PROVIDED RECORDS:
BEGIN

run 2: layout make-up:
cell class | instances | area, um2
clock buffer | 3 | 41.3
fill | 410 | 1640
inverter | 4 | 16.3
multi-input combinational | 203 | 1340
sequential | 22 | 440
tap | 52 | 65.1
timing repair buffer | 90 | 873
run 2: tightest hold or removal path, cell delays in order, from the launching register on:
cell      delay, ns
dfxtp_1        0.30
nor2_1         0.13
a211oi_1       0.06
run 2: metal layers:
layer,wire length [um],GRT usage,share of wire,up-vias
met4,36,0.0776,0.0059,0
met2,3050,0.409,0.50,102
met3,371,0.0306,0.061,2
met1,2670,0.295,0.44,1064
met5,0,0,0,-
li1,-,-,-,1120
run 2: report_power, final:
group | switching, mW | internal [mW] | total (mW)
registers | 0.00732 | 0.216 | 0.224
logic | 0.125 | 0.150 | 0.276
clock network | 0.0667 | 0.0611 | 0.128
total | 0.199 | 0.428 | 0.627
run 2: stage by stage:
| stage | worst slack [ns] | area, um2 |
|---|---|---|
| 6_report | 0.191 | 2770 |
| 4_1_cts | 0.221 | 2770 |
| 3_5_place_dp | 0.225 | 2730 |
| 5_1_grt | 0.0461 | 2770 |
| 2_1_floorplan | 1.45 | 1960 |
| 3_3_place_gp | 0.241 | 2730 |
## config.mk

```make
export PLATFORM = sky130hd
export DESIGN_NAME = rvga_mem_arbiter_flat
export DESIGN_NICKNAME = d
export VERILOG_FILES = /design/src/rtl/rvga_mem_arbiter_pkg.sv /design/src/rtl/rvga_mem_arbiter_if.sv /design/src/rtl/rvga_mem_arbiter.sv /design/src/flat_wrapper.sv
export SDC_FILE = /design/constraint.sdc
export NUM_CORES = 1
export LEC_CHECK = 0
export CORE_UTILIZATION = 47
export DETAILED_ROUTE_END_ITERATION = 6
export PLACE_DENSITY = 0.86
export REMOVE_ABC_BUFFERS = 1
export SYNTH_ARGS = -nofsm -noshare
export SYNTH_HDL_FRONTEND = slang
export SYNTH_SLANG_ARGS = --single-unit
export TNS_END_PERCENT = 20
```

## constraint.sdc

```tcl
create_clock -name clk_i -period 4.4 [get_ports clk_i]
set_clock_uncertainty 0.1 [all_clocks]
set_input_delay 1.32 -clock clk_i [delete_from_list [all_inputs] [get_ports clk_i]]
set_output_delay 1.32 -clock clk_i [all_outputs]
set_load 0.05 [all_outputs]
```

## src/rtl/rvga_mem_arbiter_pkg.sv

```systemverilog
// Shared types for the instruction/data memory arbiter.
package rvga_mem_arbiter_pkg;

    localparam int unsigned XLEN = 32;

    typedef logic [XLEN-1:0] rvga_word;

    typedef enum logic [1:0] {
        IDLE,
        IBUSY,
        DBUSY
    } rvga_arb_state_e;

    // Request payload held on the memory side for the whole transaction.
    typedef struct packed {
        rvga_word addr;
        rvga_word data;
    } rvga_mem_req_t;

endpackage

```

## src/rtl/rvga_mem_arbiter_if.sv

```systemverilog
// Bundle of the fetch, data and unified-memory ports around the arbiter.
interface rvga_mem_arbiter_if;
    import rvga_mem_arbiter_pkg::*;

    logic     imem_r_v_i;
    rvga_word imem_addr_i;
    rvga_word imem_data_o;
    logic     imem_resp_v_o;

    logic     dmem_r_v_i;
    logic     dmem_w_v_i;
    rvga_word dmem_addr_i;
    rvga_word dmem_data_i;
    rvga_word dmem_data_o;
    logic     dmem_resp_v_o;

    logic     mem_r_v_o;
    logic     mem_w_v_o;
    rvga_word mem_addr_o;
    rvga_word mem_data_o;
    rvga_word mem_data_i;
    logic     mem_resp_v_i;

    logic     err_timeout_o;

    // Arbiter view.
    modport slave (
        input  imem_r_v_i, imem_addr_i,
        output imem_data_o, imem_resp_v_o,
        input  dmem_r_v_i, dmem_w_v_i, dmem_addr_i, dmem_data_i,
        output dmem_data_o, dmem_resp_v_o,
        output mem_r_v_o, mem_w_v_o, mem_addr_o, mem_data_o,
        input  mem_data_i, mem_resp_v_i,
        output err_timeout_o
    );

    // Core + memory view.
    modport master (
        output imem_r_v_i, imem_addr_i,
        input  imem_data_o, imem_resp_v_o,
        output dmem_r_v_i, dmem_w_v_i, dmem_addr_i, dmem_data_i,
        input  dmem_data_o, dmem_resp_v_o,
        input  mem_r_v_o, mem_w_v_o, mem_addr_o, mem_data_o,
        output mem_data_i, mem_resp_v_i,
        input  err_timeout_o
    );

endinterface

```

## src/rtl/rvga_mem_arbiter.sv

```systemverilog
// Single-port memory arbiter: data priority, imem anti-starvation, stale-response
// filtering and a no-response watchdog.

// Grant selection plus the saturating count of dmem grants taken while imem waits.
module rvga_arb_prio #(
    parameter int unsigned MAX_D_BURST = 4
) (
    input  logic clk,
    input  logic rst,
    input  logic arb_en,
    input  logic imem_req,
    input  logic dmem_req,
    output logic grant_i_c,
    output logic grant_d_c
);
    localparam int unsigned BW = 4;

    logic [BW-1:0] burst_q;
    logic          force_i;

    // Data wins unless imem has already been passed over MAX_D_BURST times.
    always_comb begin
        force_i   = imem_req && (burst_q == BW'(MAX_D_BURST));
        grant_d_c = arb_en && dmem_req && !force_i;
        grant_i_c = arb_en && imem_req && !grant_d_c;
    end

    // Burst count grows only while imem is kept waiting; any other grant clears it.
    always_ff @(posedge clk) begin
        if (rst) begin
            burst_q <= '0;
        end else if (grant_d_c && imem_req) begin
            if (burst_q != BW'(MAX_D_BURST)) begin
                burst_q <= burst_q + BW'(1);
            end
        end else if (grant_d_c || grant_i_c) begin
            burst_q <= '0;
        end
    end
endmodule

module rvga_mem_arbiter
    import rvga_mem_arbiter_pkg::*;
#(
    parameter int unsigned MAX_D_BURST    = 4,
    parameter int unsigned TIMEOUT_CYCLES = 255
) (
    input  logic               clk_i,
    input  logic               rst_i,
    rvga_mem_arbiter_if.slave  bus
);
    localparam int unsigned WD_W = (TIMEOUT_CYCLES > 1) ? $clog2(TIMEOUT_CYCLES + 1) : 1;

    rvga_arb_state_e state_q;
    rvga_mem_req_t   req_q;
    logic            mem_r_v_q;
    logic            mem_w_v_q;
    rvga_word        imem_data_q;
    rvga_word        dmem_data_q;
    logic            imem_resp_q;
    logic            dmem_resp_q;
    logic            err_q;
    logic [WD_W-1:0] wd_q;

    logic d_req_c;
    logic i_own_c;
    logic d_own_c;
    logic wd_expire_c;
    logic grant_i_c;
    logic grant_d_c;

    // Owner still asking for the same address decides whether a response is live.
    always_comb begin
        d_req_c     = bus.dmem_r_v_i | bus.dmem_w_v_i;
        i_own_c     = bus.imem_r_v_i && (bus.imem_addr_i == req_q.addr);
        d_own_c     = d_req_c && (bus.dmem_addr_i == req_q.addr);
        wd_expire_c = (TIMEOUT_CYCLES != 0) && (wd_q == WD_W'(TIMEOUT_CYCLES - 1));
    end

    rvga_arb_prio #(
        .MAX_D_BURST (MAX_D_BURST)
    ) u_prio (
        .clk       (clk_i),
        .rst       (rst_i),
        .arb_en    (state_q == IDLE),
        .imem_req  (bus.imem_r_v_i),
        .dmem_req  (d_req_c),
        .grant_i_c (grant_i_c),
        .grant_d_c (grant_d_c)
    );

    // Transaction FSM: latch on grant, hold until response or watchdog abort.
    always_ff @(posedge clk_i) begin
        if (rst_i) begin
            state_q     <= IDLE;
            req_q       <= '0;
            mem_r_v_q   <= 1'b0;
            mem_w_v_q   <= 1'b0;
            imem_data_q <= '0;
            dmem_data_q <= '0;
            imem_resp_q <= 1'b0;
            dmem_resp_q <= 1'b0;
            err_q       <= 1'b0;
            wd_q        <= '0;
        end else begin
            imem_resp_q <= 1'b0;
            dmem_resp_q <= 1'b0;
            unique case (state_q)
                IDLE: begin
                    if (grant_d_c) begin
                        state_q   <= DBUSY;
                        req_q     <= '{addr: bus.dmem_addr_i, data: bus.dmem_data_i};
                        mem_r_v_q <= !bus.dmem_w_v_i;
                        mem_w_v_q <= bus.dmem_w_v_i;
                        wd_q      <= '0;
                    end else if (grant_i_c) begin
                        state_q   <= IBUSY;
                        req_q     <= '{addr: bus.imem_addr_i, data: '0};
                        mem_r_v_q <= 1'b1;
                        mem_w_v_q <= 1'b0;
                        wd_q      <= '0;
                    end
                end
                IBUSY, DBUSY: begin
                    if (bus.mem_resp_v_i) begin
                        state_q   <= IDLE;
                        mem_r_v_q <= 1'b0;
                        mem_w_v_q <= 1'b0;
                        if (state_q == IBUSY && i_own_c) begin
                            imem_resp_q <= 1'b1;
                            imem_data_q <= bus.mem_data_i;
                        end
                        if (state_q == DBUSY && d_own_c) begin
                            dmem_resp_q <= 1'b1;
                            dmem_data_q <= bus.mem_data_i;
                        end
                    end else if (wd_expire_c) begin
                        state_q   <= IDLE;
                        mem_r_v_q <= 1'b0;
                        mem_w_v_q <= 1'b0;
                        err_q     <= 1'b1;
                    end else begin
                        wd_q <= wd_q + WD_W'(1);
                    end
                end
                default: state_q <= IDLE;
            endcase
        end
    end

    // Output drive from registers only.
    assign bus.mem_r_v_o     = mem_r_v_q;
    assign bus.mem_w_v_o     = mem_w_v_q;
    assign bus.mem_addr_o    = req_q.addr;
    assign bus.mem_data_o    = req_q.data;
    assign bus.imem_data_o   = imem_data_q;
    assign bus.imem_resp_v_o = imem_resp_q;
    assign bus.dmem_data_o   = dmem_data_q;
    assign bus.dmem_resp_v_o = dmem_resp_q;
    assign bus.err_timeout_o = err_q;

endmodule

```

## src/flat_wrapper.sv

```systemverilog
// flat-port wrapper written by rule: the top's interface ports become plain ports
module rvga_mem_arbiter_flat import rvga_mem_arbiter_pkg::*;
#(
    parameter int unsigned MAX_D_BURST    = 4,
    parameter int unsigned TIMEOUT_CYCLES = 255
)
  (clk_i, rst_i, bus_imem_r_v_i, bus_imem_addr_i, bus_imem_data_o, bus_imem_resp_v_o, bus_dmem_r_v_i, bus_dmem_w_v_i, bus_dmem_addr_i, bus_dmem_data_i, bus_dmem_data_o, bus_dmem_resp_v_o, bus_mem_r_v_o, bus_mem_w_v_o, bus_mem_addr_o, bus_mem_data_o, bus_mem_data_i, bus_mem_resp_v_i, bus_err_timeout_o);
  rvga_mem_arbiter_if bus_i ();
  input  logic clk_i;
  input  logic rst_i;
  input wire logic [$bits(bus_i.imem_r_v_i)-1:0] bus_imem_r_v_i;
  input wire logic [$bits(bus_i.imem_addr_i)-1:0] bus_imem_addr_i;
  output wire logic [$bits(bus_i.imem_data_o)-1:0] bus_imem_data_o;
  output wire logic [$bits(bus_i.imem_resp_v_o)-1:0] bus_imem_resp_v_o;
  input wire logic [$bits(bus_i.dmem_r_v_i)-1:0] bus_dmem_r_v_i;
  input wire logic [$bits(bus_i.dmem_w_v_i)-1:0] bus_dmem_w_v_i;
  input wire logic [$bits(bus_i.dmem_addr_i)-1:0] bus_dmem_addr_i;
  input wire logic [$bits(bus_i.dmem_data_i)-1:0] bus_dmem_data_i;
  output wire logic [$bits(bus_i.dmem_data_o)-1:0] bus_dmem_data_o;
  output wire logic [$bits(bus_i.dmem_resp_v_o)-1:0] bus_dmem_resp_v_o;
  output wire logic [$bits(bus_i.mem_r_v_o)-1:0] bus_mem_r_v_o;
  output wire logic [$bits(bus_i.mem_w_v_o)-1:0] bus_mem_w_v_o;
  output wire logic [$bits(bus_i.mem_addr_o)-1:0] bus_mem_addr_o;
  output wire logic [$bits(bus_i.mem_data_o)-1:0] bus_mem_data_o;
  input wire logic [$bits(bus_i.mem_data_i)-1:0] bus_mem_data_i;
  input wire logic [$bits(bus_i.mem_resp_v_i)-1:0] bus_mem_resp_v_i;
  output wire logic [$bits(bus_i.err_timeout_o)-1:0] bus_err_timeout_o;
  assign bus_i.imem_r_v_i = bus_imem_r_v_i;
  assign bus_i.imem_addr_i = bus_imem_addr_i;
  assign bus_imem_data_o = bus_i.imem_data_o;
  assign bus_imem_resp_v_o = bus_i.imem_resp_v_o;
  assign bus_i.dmem_r_v_i = bus_dmem_r_v_i;
  assign bus_i.dmem_w_v_i = bus_dmem_w_v_i;
  assign bus_i.dmem_addr_i = bus_dmem_addr_i;
  assign bus_i.dmem_data_i = bus_dmem_data_i;
  assign bus_dmem_data_o = bus_i.dmem_data_o;
  assign bus_dmem_resp_v_o = bus_i.dmem_resp_v_o;
  assign bus_mem_r_v_o = bus_i.mem_r_v_o;
  assign bus_mem_w_v_o = bus_i.mem_w_v_o;
  assign bus_mem_addr_o = bus_i.mem_addr_o;
  assign bus_mem_data_o = bus_i.mem_data_o;
  assign bus_i.mem_data_i = bus_mem_data_i;
  assign bus_i.mem_resp_v_i = bus_mem_resp_v_i;
  assign bus_err_timeout_o = bus_i.err_timeout_o;
  rvga_mem_arbiter #(.MAX_D_BURST(MAX_D_BURST), .TIMEOUT_CYCLES(TIMEOUT_CYCLES)) u_core (.clk_i(clk_i), .rst_i(rst_i), .bus(bus_i));
endmodule
```

==> metrics.txt <==
CTS root buf=clkbuf_16; final setup TNS=0 ns; DRC viols=0; n_diodes=0; Pwr Density=440 nW/um2; hold crit path type=reg -> reg; layout cell share with drive strength beyond 1=0.0484; relative slew slack=0.436; total grt overflow=0; maxcap violations=0; Mapped Cells=774; RSZ-0062 raised after global routing=no; post-DP HPWL=14,800 um; part of the Yosys area used for sequential elements=0.437; TritonRoute pass-1 iters=5; die height=122 um; synthesis warning total=0; ys flop type=dfxtp_1; Worst R2R Start=u_core.state_q[0]; peak supply drop=0.000255 V; maximum number of pins on one net before global-route repair=77; CTS tree=done; Final Hold Vio Count=0; Vias=6,694; setup slack, reg-to-reg=1.76 ns; vias per cell=5.52; FFs w/ async S/R, synth=0; core area=13,900 um2; initial antenna violation count=1; GP Congestion=0.838; Syn Std Cell Area=6730 um2; all-layer global routing usage=0.290; EDFF count, synth=0; Total Wirelength=21,500 um; Fmax=294 MHz; WP data arrival=3.64 ns; H-tree depth=4; final antenna-violating net count=0; dpl cell area=9530 um2; crit path kind=in -> reg; Clock Tree Buf Depth=2; leakage=3.85 nW; Routed WL per cell=17.8 um; PostCTS Resize Cnt=0; I/O Pins=267; Unique masters post-synth=46; vias in the first global route=6,528; Least-Margin Pin Slew=0.846 ns; Worst Reg-to-Reg Cells=8; Endpoint, Worst Hold=u_core.bus.imem_data_o[15]; area of the die=14,800 um2; final net count=1,162; hold path start=u_core.bus.imem_data_o[15]; Worst-path clk slew=0.06 ns; Initial Utilization=0.483; row count=43; final hold slack=0.355 ns; Synth-to-Final Area Change=50.8%; fin crit share=0.772; later-pin clock latency in the skew report=0.42 ns; status=completed; Port Buffers=266; setup violators final=0; Startpoint Class=primary input; fin area=10,100 um2; Worst R2R End=u_core.bus.dmem_data_o[6]; syn avg cell area=8.69 um2; crit end category=flop; Yosys reg bits=147; first-pass GRT wire length=33,100 um; CP required=4.64 ns; CTS Hold Bufs=0; total clock sinks=147; Cells on Worst Hold Path=2; Max Slew Vio Count=0; Max FO, Critical Path=32; Horiz. Die Dim=122 um; Setup Fix Bufs, Post-CTS=0; initial DRC count=580; final critical-path required period=3.40 ns; CTS Buf Count=17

END

WORK ORDER:
Please copy, exactly as written, every line in the listing above from the line with "tap | 52 | 65.1" up to and including the line with "run 2: metal".

TASK ANSWER:
tap | 52 | 65.1
timing repair buffer | 90 | 873
run 2: tightest hold or removal path, cell delays in order, from the launching register on:
cell      delay, ns
dfxtp_1        0.30
nor2_1         0.13
a211oi_1       0.06
run 2: metal layers:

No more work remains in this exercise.